▶ [EXERCISE DETAILS] Of the entries below, restate word for word only the section that runs from the line with "export DESIGN_NICKNAME = d" to the line with "set_load 0.02 [all_outputs]", counting both ends.

▶ [GIVEN DATA]
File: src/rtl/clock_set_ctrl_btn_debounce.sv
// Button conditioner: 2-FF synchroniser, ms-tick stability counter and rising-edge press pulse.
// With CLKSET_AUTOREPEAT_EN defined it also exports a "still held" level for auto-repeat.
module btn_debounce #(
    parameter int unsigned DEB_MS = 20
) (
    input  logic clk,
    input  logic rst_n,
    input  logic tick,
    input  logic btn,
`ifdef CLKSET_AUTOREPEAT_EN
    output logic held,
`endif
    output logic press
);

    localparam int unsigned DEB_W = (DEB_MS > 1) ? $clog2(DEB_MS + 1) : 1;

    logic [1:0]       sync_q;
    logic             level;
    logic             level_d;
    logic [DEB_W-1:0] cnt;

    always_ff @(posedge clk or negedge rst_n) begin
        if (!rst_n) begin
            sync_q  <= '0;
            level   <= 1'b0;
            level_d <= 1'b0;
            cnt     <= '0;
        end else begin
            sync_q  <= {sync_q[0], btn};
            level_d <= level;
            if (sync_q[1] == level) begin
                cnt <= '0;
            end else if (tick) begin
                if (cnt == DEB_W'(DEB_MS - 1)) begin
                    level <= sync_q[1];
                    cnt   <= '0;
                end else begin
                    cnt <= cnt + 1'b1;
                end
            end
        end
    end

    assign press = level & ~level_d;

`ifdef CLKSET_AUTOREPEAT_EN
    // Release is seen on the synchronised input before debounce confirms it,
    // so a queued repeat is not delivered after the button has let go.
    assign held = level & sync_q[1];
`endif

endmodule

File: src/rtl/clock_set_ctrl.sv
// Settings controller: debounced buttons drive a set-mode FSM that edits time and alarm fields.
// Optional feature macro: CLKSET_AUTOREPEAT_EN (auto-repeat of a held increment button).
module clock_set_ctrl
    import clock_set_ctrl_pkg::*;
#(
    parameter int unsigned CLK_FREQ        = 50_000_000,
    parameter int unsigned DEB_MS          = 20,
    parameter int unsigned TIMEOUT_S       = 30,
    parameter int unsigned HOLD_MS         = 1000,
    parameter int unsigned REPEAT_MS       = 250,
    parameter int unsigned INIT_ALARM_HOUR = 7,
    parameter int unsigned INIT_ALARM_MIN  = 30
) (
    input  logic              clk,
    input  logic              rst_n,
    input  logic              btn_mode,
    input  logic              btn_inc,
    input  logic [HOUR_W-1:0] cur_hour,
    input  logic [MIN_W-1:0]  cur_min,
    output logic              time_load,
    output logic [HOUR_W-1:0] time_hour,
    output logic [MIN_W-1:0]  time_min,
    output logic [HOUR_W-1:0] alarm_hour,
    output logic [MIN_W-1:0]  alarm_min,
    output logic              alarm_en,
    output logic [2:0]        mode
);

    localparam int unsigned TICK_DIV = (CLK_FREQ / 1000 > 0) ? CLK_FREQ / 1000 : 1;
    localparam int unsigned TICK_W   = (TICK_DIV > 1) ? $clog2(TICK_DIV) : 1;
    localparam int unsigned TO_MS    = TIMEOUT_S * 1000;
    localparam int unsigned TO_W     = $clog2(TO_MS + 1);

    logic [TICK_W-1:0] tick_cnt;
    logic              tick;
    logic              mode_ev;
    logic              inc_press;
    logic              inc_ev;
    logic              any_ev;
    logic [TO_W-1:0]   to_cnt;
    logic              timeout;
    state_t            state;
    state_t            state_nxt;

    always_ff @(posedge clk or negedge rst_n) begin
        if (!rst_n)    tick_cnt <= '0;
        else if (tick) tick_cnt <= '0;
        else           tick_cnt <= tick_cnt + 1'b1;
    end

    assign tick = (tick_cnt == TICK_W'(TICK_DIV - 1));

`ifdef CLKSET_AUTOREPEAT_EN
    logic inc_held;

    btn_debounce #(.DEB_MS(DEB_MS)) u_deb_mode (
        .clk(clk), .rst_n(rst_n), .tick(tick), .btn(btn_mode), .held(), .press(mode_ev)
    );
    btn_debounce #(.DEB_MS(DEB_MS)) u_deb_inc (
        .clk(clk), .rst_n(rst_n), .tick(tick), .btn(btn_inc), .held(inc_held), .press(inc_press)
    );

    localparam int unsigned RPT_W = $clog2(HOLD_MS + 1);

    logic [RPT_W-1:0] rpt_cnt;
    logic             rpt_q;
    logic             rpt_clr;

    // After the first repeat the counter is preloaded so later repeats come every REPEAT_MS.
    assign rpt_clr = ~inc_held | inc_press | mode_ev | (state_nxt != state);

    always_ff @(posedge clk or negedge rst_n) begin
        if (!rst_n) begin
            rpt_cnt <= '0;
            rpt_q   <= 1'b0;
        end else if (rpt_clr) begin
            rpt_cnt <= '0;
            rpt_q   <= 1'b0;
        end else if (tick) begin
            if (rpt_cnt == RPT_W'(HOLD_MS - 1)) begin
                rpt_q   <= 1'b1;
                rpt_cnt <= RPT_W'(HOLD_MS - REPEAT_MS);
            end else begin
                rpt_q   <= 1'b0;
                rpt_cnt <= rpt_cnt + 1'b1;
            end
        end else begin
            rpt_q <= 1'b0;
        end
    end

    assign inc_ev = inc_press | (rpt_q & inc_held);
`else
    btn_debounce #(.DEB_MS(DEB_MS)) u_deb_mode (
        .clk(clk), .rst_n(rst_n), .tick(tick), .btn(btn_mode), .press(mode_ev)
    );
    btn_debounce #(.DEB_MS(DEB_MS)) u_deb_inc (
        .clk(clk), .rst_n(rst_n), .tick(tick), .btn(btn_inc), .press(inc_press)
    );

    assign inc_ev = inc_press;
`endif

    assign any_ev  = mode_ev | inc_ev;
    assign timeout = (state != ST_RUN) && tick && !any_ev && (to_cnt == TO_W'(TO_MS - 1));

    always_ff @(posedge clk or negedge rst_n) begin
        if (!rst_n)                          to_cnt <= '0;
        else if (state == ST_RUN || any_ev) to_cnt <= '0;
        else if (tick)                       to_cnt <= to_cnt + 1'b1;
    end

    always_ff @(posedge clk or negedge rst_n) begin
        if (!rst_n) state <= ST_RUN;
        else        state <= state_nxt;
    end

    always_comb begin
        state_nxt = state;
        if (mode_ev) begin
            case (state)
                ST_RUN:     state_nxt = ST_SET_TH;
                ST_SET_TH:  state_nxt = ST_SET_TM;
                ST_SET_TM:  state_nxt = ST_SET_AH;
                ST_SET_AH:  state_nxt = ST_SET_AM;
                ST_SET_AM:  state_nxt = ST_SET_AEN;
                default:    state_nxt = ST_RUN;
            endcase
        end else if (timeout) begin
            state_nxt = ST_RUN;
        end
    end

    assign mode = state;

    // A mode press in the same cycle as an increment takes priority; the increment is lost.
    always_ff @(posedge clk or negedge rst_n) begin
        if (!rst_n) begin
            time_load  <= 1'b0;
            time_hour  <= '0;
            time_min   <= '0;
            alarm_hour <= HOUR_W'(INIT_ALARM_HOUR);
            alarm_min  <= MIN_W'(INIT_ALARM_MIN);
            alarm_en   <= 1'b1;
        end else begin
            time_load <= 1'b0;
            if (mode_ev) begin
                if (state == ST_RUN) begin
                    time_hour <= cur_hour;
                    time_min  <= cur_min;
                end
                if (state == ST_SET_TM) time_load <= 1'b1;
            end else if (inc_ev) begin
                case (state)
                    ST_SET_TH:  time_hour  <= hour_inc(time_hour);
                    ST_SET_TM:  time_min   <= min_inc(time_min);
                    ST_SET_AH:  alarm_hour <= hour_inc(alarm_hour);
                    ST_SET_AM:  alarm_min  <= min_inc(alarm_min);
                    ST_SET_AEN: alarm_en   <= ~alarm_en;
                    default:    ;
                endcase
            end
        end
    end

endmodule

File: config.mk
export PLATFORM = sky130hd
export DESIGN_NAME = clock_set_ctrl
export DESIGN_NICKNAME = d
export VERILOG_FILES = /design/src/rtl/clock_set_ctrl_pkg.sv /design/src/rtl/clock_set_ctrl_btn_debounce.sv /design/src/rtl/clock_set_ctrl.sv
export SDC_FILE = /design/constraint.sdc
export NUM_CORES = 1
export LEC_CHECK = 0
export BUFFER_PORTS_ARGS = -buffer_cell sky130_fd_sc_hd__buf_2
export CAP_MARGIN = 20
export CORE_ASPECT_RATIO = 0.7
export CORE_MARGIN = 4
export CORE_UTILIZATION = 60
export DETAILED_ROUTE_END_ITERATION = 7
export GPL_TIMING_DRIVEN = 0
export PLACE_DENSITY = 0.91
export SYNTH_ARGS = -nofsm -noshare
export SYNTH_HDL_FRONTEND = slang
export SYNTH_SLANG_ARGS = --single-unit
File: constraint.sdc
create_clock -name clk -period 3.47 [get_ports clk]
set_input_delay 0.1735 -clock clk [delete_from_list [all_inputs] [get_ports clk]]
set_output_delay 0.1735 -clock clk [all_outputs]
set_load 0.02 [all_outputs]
---
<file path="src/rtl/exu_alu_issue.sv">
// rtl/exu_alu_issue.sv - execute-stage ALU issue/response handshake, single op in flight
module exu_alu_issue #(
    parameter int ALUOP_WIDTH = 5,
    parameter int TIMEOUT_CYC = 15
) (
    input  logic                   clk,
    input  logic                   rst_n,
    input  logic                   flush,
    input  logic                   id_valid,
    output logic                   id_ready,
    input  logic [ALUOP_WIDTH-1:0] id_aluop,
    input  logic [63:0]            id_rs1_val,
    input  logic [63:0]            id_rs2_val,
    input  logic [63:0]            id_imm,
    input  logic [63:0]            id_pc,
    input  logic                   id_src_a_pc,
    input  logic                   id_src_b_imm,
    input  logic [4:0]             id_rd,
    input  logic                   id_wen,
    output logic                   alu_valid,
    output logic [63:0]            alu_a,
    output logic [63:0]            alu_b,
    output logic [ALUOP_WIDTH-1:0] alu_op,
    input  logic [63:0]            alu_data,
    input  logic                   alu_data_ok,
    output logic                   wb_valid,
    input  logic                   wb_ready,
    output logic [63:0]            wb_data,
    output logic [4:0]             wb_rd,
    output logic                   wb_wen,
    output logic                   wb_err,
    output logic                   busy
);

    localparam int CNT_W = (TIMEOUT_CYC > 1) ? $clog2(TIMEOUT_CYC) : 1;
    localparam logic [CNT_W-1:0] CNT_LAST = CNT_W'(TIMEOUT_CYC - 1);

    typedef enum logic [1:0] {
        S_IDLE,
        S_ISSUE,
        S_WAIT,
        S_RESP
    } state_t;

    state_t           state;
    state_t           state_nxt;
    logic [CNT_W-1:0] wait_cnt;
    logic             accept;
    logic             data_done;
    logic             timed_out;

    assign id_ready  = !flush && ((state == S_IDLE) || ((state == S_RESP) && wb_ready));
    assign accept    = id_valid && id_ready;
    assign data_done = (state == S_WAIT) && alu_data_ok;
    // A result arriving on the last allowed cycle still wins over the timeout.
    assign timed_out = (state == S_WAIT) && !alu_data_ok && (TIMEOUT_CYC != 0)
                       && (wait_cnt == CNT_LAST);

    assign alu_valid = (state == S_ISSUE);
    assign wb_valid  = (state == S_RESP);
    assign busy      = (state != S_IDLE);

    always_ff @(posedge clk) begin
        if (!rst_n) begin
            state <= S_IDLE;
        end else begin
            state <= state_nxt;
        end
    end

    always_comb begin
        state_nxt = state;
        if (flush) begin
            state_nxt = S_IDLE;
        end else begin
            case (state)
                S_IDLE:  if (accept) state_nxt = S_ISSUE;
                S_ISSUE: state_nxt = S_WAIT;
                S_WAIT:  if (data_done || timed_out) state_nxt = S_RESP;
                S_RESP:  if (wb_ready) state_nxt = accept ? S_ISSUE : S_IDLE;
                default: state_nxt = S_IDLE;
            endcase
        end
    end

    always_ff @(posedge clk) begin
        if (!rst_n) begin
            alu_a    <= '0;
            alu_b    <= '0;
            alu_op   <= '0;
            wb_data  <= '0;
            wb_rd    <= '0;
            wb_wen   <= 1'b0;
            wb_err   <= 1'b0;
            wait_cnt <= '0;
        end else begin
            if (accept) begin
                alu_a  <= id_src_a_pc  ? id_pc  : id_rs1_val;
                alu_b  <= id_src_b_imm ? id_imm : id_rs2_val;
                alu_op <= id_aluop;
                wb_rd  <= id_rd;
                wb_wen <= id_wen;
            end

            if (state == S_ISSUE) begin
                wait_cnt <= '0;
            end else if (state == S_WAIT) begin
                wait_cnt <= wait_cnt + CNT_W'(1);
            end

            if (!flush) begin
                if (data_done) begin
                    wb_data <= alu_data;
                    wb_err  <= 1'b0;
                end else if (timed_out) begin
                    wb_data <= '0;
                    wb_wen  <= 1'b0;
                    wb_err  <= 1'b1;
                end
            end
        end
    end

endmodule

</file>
---
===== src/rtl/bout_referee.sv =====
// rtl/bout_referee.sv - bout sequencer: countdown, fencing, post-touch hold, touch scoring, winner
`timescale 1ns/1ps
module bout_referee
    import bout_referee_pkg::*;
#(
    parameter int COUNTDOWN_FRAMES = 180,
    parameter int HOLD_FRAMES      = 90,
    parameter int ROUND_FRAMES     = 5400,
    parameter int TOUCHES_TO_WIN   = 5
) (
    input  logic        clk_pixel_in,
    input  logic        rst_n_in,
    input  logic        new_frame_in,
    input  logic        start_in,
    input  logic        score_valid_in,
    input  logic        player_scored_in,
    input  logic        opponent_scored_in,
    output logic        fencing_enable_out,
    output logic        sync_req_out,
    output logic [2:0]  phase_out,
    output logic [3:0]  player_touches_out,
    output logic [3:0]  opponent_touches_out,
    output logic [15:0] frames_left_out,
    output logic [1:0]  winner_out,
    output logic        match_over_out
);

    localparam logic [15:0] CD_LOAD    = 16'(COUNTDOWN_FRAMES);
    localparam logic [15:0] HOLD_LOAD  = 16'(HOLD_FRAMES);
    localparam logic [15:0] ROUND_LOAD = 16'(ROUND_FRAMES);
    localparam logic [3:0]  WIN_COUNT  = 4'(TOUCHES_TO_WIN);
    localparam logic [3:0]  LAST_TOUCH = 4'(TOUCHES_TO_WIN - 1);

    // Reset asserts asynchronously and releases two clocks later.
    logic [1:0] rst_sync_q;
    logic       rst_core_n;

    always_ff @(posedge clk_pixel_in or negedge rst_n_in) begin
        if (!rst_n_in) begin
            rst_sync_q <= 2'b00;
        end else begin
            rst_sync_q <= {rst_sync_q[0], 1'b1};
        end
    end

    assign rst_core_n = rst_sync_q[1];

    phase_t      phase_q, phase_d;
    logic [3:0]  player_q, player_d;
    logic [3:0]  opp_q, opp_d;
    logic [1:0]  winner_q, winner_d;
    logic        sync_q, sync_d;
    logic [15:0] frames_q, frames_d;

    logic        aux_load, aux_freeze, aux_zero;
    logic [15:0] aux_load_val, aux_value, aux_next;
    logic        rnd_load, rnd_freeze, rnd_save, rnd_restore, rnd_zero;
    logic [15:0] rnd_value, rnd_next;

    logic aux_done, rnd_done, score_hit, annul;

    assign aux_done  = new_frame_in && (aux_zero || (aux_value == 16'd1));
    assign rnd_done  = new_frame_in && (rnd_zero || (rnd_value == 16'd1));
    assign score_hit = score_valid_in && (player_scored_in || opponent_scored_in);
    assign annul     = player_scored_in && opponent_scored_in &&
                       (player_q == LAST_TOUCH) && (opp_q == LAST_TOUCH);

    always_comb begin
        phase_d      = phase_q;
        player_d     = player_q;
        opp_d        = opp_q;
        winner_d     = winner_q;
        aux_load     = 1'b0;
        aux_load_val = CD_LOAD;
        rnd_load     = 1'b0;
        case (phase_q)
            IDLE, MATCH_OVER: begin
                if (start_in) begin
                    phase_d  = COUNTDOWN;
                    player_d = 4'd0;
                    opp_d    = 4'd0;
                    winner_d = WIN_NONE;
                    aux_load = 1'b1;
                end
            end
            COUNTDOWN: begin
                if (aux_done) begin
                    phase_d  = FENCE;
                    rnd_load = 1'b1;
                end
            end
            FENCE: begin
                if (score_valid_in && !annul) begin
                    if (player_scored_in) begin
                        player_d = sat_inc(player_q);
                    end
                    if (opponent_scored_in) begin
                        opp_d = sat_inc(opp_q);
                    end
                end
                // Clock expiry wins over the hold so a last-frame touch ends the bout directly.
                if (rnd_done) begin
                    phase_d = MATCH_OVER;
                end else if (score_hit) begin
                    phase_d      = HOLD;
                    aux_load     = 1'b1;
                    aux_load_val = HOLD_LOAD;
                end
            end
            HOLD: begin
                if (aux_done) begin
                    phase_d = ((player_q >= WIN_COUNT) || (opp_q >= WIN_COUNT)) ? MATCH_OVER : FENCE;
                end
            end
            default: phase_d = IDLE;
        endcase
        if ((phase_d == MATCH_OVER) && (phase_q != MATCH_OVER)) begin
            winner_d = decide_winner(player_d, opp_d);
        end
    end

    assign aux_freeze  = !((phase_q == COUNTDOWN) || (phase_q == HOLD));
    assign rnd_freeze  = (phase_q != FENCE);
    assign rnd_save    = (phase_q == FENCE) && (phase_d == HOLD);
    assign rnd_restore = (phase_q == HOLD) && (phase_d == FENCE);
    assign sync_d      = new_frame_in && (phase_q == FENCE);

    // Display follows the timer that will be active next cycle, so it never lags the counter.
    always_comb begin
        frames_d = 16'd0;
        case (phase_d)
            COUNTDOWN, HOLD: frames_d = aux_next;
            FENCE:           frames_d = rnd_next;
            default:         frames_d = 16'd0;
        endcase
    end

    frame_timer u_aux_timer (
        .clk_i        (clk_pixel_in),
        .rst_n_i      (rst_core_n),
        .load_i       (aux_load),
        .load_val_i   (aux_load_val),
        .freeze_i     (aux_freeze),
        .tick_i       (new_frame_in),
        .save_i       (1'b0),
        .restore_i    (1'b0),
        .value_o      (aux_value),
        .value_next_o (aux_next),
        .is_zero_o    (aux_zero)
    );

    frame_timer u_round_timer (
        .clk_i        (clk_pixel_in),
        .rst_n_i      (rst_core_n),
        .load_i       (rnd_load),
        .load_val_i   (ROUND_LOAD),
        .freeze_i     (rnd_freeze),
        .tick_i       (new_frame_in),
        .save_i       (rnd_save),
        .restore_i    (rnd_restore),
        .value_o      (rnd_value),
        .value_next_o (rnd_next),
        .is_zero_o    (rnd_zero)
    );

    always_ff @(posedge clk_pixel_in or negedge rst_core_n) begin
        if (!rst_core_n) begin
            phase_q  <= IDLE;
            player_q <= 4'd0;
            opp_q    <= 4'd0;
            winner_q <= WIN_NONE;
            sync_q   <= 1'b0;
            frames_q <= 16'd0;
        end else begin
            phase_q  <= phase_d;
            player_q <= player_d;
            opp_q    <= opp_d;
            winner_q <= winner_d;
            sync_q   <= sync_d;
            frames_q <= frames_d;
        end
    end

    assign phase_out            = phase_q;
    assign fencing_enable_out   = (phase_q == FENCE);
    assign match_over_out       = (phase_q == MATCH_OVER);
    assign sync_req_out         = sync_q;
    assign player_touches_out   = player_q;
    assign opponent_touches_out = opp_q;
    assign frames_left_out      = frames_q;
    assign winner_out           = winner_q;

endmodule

▶ [SOLUTION]
export DESIGN_NICKNAME = d
export VERILOG_FILES = /design/src/rtl/clock_set_ctrl_pkg.sv /design/src/rtl/clock_set_ctrl_btn_debounce.sv /design/src/rtl/clock_set_ctrl.sv
export SDC_FILE = /design/constraint.sdc
export NUM_CORES = 1
export LEC_CHECK = 0
export BUFFER_PORTS_ARGS = -buffer_cell sky130_fd_sc_hd__buf_2
export CAP_MARGIN = 20
export CORE_ASPECT_RATIO = 0.7
export CORE_MARGIN = 4
export CORE_UTILIZATION = 60
export DETAILED_ROUTE_END_ITERATION = 7
export GPL_TIMING_DRIVEN = 0
export PLACE_DENSITY = 0.91
export SYNTH_ARGS = -nofsm -noshare
export SYNTH_HDL_FRONTEND = slang
export SYNTH_SLANG_ARGS = --single-unit
File: constraint.sdc
create_clock -name clk -period 3.47 [get_ports clk]
set_input_delay 0.1735 -clock clk [delete_from_list [all_inputs] [get_ports clk]]
set_output_delay 0.1735 -clock clk [all_outputs]
set_load 0.02 [all_outputs]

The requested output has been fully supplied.